▶ _To do_
Return the lines below that contain the word "localparam".

▶ _Records for the task_
**src/rtl/qsel_pkg.sv**
```systemverilog
package qsel_pkg;

    // Position of each flag inside a queue status nibble
    typedef enum logic [1:0] {
        FLAG_EMPTY        = 2'd0,
        FLAG_NEARLY_EMPTY = 2'd1,
        FLAG_NEARLY_FULL  = 2'd2,
        FLAG_FULL         = 2'd3
    } flag_idx_t;

    // Per-queue interrupt source code: top bit inverts the chosen flag
    typedef struct packed {
        logic      inv;
        flag_idx_t flag;
    } src_sel_t;

    localparam int unsigned SEL_W = $bits(src_sel_t);
    localparam int unsigned NIB_W = 4;

    // Evaluate the selected condition for one queue
    function automatic logic eval_cond(input logic [NIB_W-1:0] nib, input src_sel_t s);
        return nib[s.flag] ^ s.inv;
    endfunction

endpackage

```
**src/rtl/qsel_regs.sv**
```systemverilog
module qsel_regs
    import qsel_pkg::*;
#(
    parameter int unsigned NUM_Q   = 32,
    parameter int unsigned DATA_W  = 32,
    parameter int unsigned ADDR_W  = 3,
    parameter int unsigned FIELD_W = 4
) (
    input  logic              clk,
    input  logic              rst,
    input  logic              wr_en,
    input  logic [ADDR_W-1:0] wr_addr,
    input  logic [DATA_W-1:0] wr_data,
    output src_sel_t          sel_o [NUM_Q],
    output logic [NUM_Q-1:0]  en_o,
    output logic [NUM_Q-1:0]  clr_mask_o,
    output logic [NUM_Q-1:0]  drop_mask_o
);
    localparam int unsigned PER_REG = DATA_W / FIELD_W;
    localparam int unsigned NREG    = NUM_Q / PER_REG;
    localparam int unsigned ADR_EN  = NREG;
    localparam int unsigned ADR_CLR = NREG + 1;

    logic              en_wr;
    logic              clr_wr;
    logic [NUM_Q-1:0]  en_q;
    logic [NUM_Q-1:0]  wr_bits;
    logic              unused_data;

    assign wr_bits     = wr_data[NUM_Q-1:0];
    assign unused_data = ^wr_data;
    assign en_wr       = wr_en && (wr_addr == ADDR_W'(ADR_EN));
    assign clr_wr      = wr_en && (wr_addr == ADDR_W'(ADR_CLR));

    // Source code fields: one register per queue, reserved bit not stored
    for (genvar q = 0; q < NUM_Q; q++) begin : g_src
        localparam int unsigned REG_IDX = q / PER_REG;
        localparam int unsigned OFF     = (q % PER_REG) * FIELD_W;
        src_sel_t sel_q;
        always_ff @(posedge clk) begin
            if (rst) begin
                sel_q <= '0;
            end else if (wr_en && (wr_addr == ADDR_W'(REG_IDX))) begin
                sel_q <= src_sel_t'(wr_data[OFF +: SEL_W]);
            end
        end
        assign sel_o[q] = sel_q;
    end

    always_ff @(posedge clk) begin
        if (rst) begin
            en_q <= '0;
        end else if (en_wr) begin
            en_q <= wr_bits;
        end
    end

    assign en_o        = en_q;
    assign clr_mask_o  = clr_wr ? wr_bits : '0;
    assign drop_mask_o = en_wr ? (en_q & ~wr_bits) : '0;

endmodule

```
**src/rtl/qsel_cond.sv**
```systemverilog
module qsel_cond
    import qsel_pkg::*;
#(
    parameter int unsigned NUM_Q = 32
) (
    input  logic [NUM_Q*NIB_W-1:0] q_status,
    input  src_sel_t               sel [NUM_Q],
    input  logic [NUM_Q-1:0]       en,
    output logic [NUM_Q-1:0]       gated_o
);
    for (genvar q = 0; q < NUM_Q; q++) begin : g_q
        logic hit;
        assign hit        = eval_cond(q_status[q*NIB_W +: NIB_W], sel[q]);
        assign gated_o[q] = hit & en[q];
    end
endmodule

```
**src/rtl/qsel_pend.sv**
```systemverilog
module qsel_pend #(
    parameter int unsigned NUM_Q = 32
) (
    input  logic             clk,
    input  logic             rst,
    input  logic [NUM_Q-1:0] gated,
    input  logic [NUM_Q-1:0] clr_mask,
    input  logic [NUM_Q-1:0] drop_mask,
    output logic [NUM_Q-1:0] pend_o
);
    logic [NUM_Q-1:0] prev_q;
    logic [NUM_Q-1:0] pend_q;
    logic [NUM_Q-1:0] set_ev;
    logic [NUM_Q-1:0] pend_d;

    always_comb begin
        set_ev = gated & ~prev_q;
        // set beats clear; disable beats both
        pend_d = ((pend_q & ~clr_mask) | set_ev) & ~drop_mask;
    end

    always_ff @(posedge clk) begin
        if (rst) begin
            prev_q <= '0;
            pend_q <= '0;
        end else begin
            prev_q <= gated;
            pend_q <= pend_d;
        end
    end

    assign pend_o = pend_q;
endmodule

```
**src/rtl/qstat_irq_sel.sv**
```systemverilog
module qstat_irq_sel
    import qsel_pkg::*;
#(
    parameter int unsigned NUM_Q   = 32,
    parameter int unsigned DATA_W  = 32,
    parameter int unsigned ADDR_W  = 3,
    parameter int unsigned FIELD_W = 4
) (
    input  logic                   clk,
    input  logic                   rst,
    input  logic                   wr_en,
    input  logic [ADDR_W-1:0]      wr_addr,
    input  logic [DATA_W-1:0]      wr_data,
    input  logic [NUM_Q*NIB_W-1:0] q_status,
    output logic [NUM_Q-1:0]       pending,
    output logic                   irq
);
    src_sel_t         sel_w [NUM_Q];
    logic [NUM_Q-1:0] en_q;
    logic [NUM_Q-1:0] clr_mask;
    logic [NUM_Q-1:0] drop_mask;
    logic [NUM_Q-1:0] gated_w;

    qsel_regs #(
        .NUM_Q(NUM_Q), .DATA_W(DATA_W), .ADDR_W(ADDR_W), .FIELD_W(FIELD_W)
    ) u_regs (
        .clk(clk), .rst(rst), .wr_en(wr_en), .wr_addr(wr_addr), .wr_data(wr_data),
        .sel_o(sel_w), .en_o(en_q), .clr_mask_o(clr_mask), .drop_mask_o(drop_mask)
    );

    qsel_cond #(.NUM_Q(NUM_Q)) u_cond (
        .q_status(q_status), .sel(sel_w), .en(en_q), .gated_o(gated_w)
    );

    qsel_pend #(.NUM_Q(NUM_Q)) u_pend (
        .clk(clk), .rst(rst), .gated(gated_w), .clr_mask(clr_mask),
        .drop_mask(drop_mask), .pend_o(pending)
    );

    assign irq = |pending;

endmodule

```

▶ _Answer to this exercise_
    localparam int unsigned SEL_W = $bits(src_sel_t);
    localparam int unsigned NIB_W = 4;
    localparam int unsigned PER_REG = DATA_W / FIELD_W;
    localparam int unsigned NREG    = NUM_Q / PER_REG;
    localparam int unsigned ADR_EN  = NREG;
    localparam int unsigned ADR_CLR = NREG + 1;
        localparam int unsigned REG_IDX = q / PER_REG;
        localparam int unsigned OFF     = (q % PER_REG) * FIELD_W;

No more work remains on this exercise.